Overview

Immune Recovery in Advanced , ARV-naïve, HIV-1-infected Individuals Taking Dolutegravir or Ritonavir-boosted Darunavir

Status:
Unknown status

Trial end date:
2019-12-01

Target enrollment:
0

Participant gender:
All

Summary

There are few randomized clinical trials in advanced HIV patients.

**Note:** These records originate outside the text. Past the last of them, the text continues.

==> src/rtl/busca_instrucao_pkg.sv <==
// Shared definitions for the instruction fetch stage: FSM encoding, opcodes
// and instruction field positions.
package busca_instrucao_pkg;

    typedef enum logic [1:0] {
        INICIO  = 2'd0,
        ESPERA  = 2'd1,
        ENTREGA = 2'd2,
        PARADO  = 2'd3
    } estado_t;

    localparam logic [2:0] OP_ADD    = 3'b000;
    localparam logic [2:0] OP_COPY   = 3'b001;
    localparam logic [2:0] OP_READ   = 3'b010;
    localparam logic [2:0] OP_WRITE  = 3'b011;
    localparam logic [2:0] OP_IFZERO = 3'b100;
    localparam logic [2:0] OP_JUMP   = 3'b101;
    localparam logic [2:0] OP_SET    = 3'b110;
    localparam logic [2:0] OP_STOP   = 3'b111;

    localparam int OPC_MSB   = 15;
    localparam int OPC_LSB   = 13;
    localparam int BV_MSB    = 12;
    localparam int BV_LSB    = 11;
    localparam int CAMPO_MSB = 10;
    localparam int CAMPO_LSB = 0;

endpackage

==> src/rtl/busca_instrucao_contador_pc.sv <==
// Program counter: a redirect load beats the sequential increment.
module contador_pc #(
    parameter int AW = 8
) (
    input  logic          clock,
    input  logic          reset,
    input  logic          carga,
    input  logic [AW-1:0] valor,
    input  logic          incrementa,
    output logic [AW-1:0] pc
);

    always_ff @(posedge clock or posedge reset) begin
        if (reset)
            pc <= '0;
        else if (carga)
            pc <= valor;
        else if (incrementa)
            pc <= pc + {{(AW-1){1'b0}}, 1'b1};
    end

endmodule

This is a multicenter, randomized, open clinical trial, comparing 2 parallel groups, to compare the immunological reconstitution and the virological efficacy and safety of 2 different combinations of antiretroviral therapy given once a day (QD): abacavir plus lamivudine plus either dolutegravir, or darunavir-ritonavir during 96 weeks in advanced antiretroviral naïve HIV-1 infected patients with less than 100 CD4+ T-cells/mm3. Primary endpoint is the median increase in CD4+ T-cell count at 48 weeks after starting HAART.

Phase:

Phase 4

Accepts Healthy Volunteers?

Details

Lead Sponsor:

Juan A. Arnaiz

Treatments:

Darunavir
Dolutegravir
Ritonavir

Criteria

Inclusion Criteria:

1. HIV patients > 18 years old who provide signed and dated informed consent.

2. Male and female.

3. Chronic HIV infection.

4. Antiretroviral naïve.

5. Confirmed CD4+ T cell count below 100 cells/mm3

6. HLA B5701 negative patients.

Exclusion Criteria:

1. Active opportunistic infections requiring parenteral treatment

2. Patients with cryptococcal meningitis treated with voriconazole

3. AIDS-defining cancers needing chemotherapy.

4. Female patients pregnant or breastfeeding.

5. Patients with documented history of allergy to sulfonamides.

6. Any contraindications to study drugs.